Stitch Fix (SFIX 1.48%) shares slumped on Wednesday morning, with shares falling 25% by 10:30 a.m. EDT following the apparel specialist's fiscal first-quarter earnings report.
That decline added to significant short-term losses for shareholders as the stock approaches a 70% loss for 2021.
Stitch Fix actually beat Q1 expectations on both the top and bottom lines. Sales rose 19% compared to forecasts for a roughly 16% increase. Earnings were surprisingly strong, too, thanks to rising prices and higher spending on its e-commerce deliveries.

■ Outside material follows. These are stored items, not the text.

--- src/rtl/clkdom_mode_reg.sv ---
module clkdom_mode_reg
  import clkdom_pkg::*;
(
  input  logic       clk,
  input  logic       rst_n,
  input  logic       wr,
  input  logic [1:0] wdata,
  output ctl_mode_e  mode,
  output logic       err,
  output logic       bad_write
);

  logic good_write;

  assign bad_write  = wr && !mode_is_legal(wdata);
  assign good_write = wr &&  mode_is_legal(wdata);

  always_ff @(posedge clk) begin
    if (!rst_n) begin
      mode <= MODE_SWWAKE;
      err  <= 1'b0;
    end else begin
      if (good_write) mode <= ctl_mode_e'(wdata);
      if (bad_write)  err  <= 1'b1;
    end
  end

endmodule

--- src/rtl/clkdom_idle_eval.sv ---
module clkdom_idle_eval
  import clkdom_pkg::*;
#(
  parameter int N_MOD = 4,
  parameter int N_MST = 2,
  parameter int N_OPT = 2
) (
  input  logic [N_MOD-1:0]   mod_en,
  input  logic [2*N_MOD-1:0] mod_idlest,
  input  logic [N_MST-1:0]   mst_stby,
  input  logic [N_OPT-1:0]   opt_clk_en,
  input  logic               wkup_req,
  output logic               sleep_ok,
  output logic               wake_evt
);

  logic [N_MOD-1:0] acked;

  for (genvar i = 0; i < N_MOD; i++) begin : g_ack
    assign acked[i] = (mod_idlest[2*i +: 2] == IDLE_ACKED);
  end

  logic modules_quiet, masters_quiet, clocks_quiet;

  assign modules_quiet = (mod_en == '0) && (&acked);
  assign masters_quiet = &mst_stby;
  assign clocks_quiet  = (opt_clk_en == '0);

  assign sleep_ok = modules_quiet && masters_quiet && clocks_quiet && !wkup_req;
  assign wake_evt = (|mod_en) || (|opt_clk_en) || !(&mst_stby) || wkup_req;

endmodule

--- src/rtl/clkdom_state_fsm.sv ---
module clkdom_state_fsm
  import clkdom_pkg::*;
(
  input  logic       clk,
  input  logic       rst_n,
  input  ctl_mode_e  mode,
  input  logic       sleep_ok,
  input  logic       wake_evt,
  input  logic       pd_on,
  output dom_state_e state
);

  function automatic dom_state_e next_of(input dom_state_e s, input ctl_mode_e m,
                                         input logic ok, input logic ev, input logic pwr);
    logic want_sleep;
    want_sleep = (m == MODE_SWSLEEP) && ok;
    case (s)
      ST_ACTIVE: return want_sleep ? ST_GATING : ST_ACTIVE;
      ST_GATING: return want_sleep ? ST_ASLEEP : ST_ACTIVE;
      ST_ASLEEP: return (pwr && ((m == MODE_SWWAKE) || ev)) ? ST_ACTIVE : ST_ASLEEP;
      default:   return ST_ACTIVE;
    endcase
  endfunction

  always_ff @(posedge clk) begin
    if (!rst_n) state <= ST_ACTIVE;
    else        state <= next_of(state, mode, sleep_ok, wake_evt, pd_on);
  end

endmodule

Yet there was a big warning sign in the report. New customer additions slowed to an 11% pace from 18% in the previous quarter. That sluggish growth rate surprised management, it said in a conference call with Wall Street analysts, and sparked a downgrade in the company's near-term outlook.
Stitch Fix now believes sales will rise by less than 10% in the year that ends in late July. Just three months ago, that forecast imagined growth of at least 15%.
The company expanded sales by 23% in the prior fiscal year, and most investors expected the company to start moving back toward that pace in the second half of fiscal 2022 thanks to strong apparel demand and a push into attractive niches like menswear. Stitch Fix could reasonably target a significant portion of on-demand spending, too, through its new direct-buy offering.
This latest earnings report calls into question a few key elements of that bullish thesis. The prospect for a shrinking customer base in fiscal Q2 is especially tough for growth stock investors to swallow.
The good news is that Stitch Fix has a large, engaged client base that still seems eager to try out its newest apparel brands and on-demand buying options. But until management can show a reasonable path back toward accelerating sales growth, the stock might remain under pressure.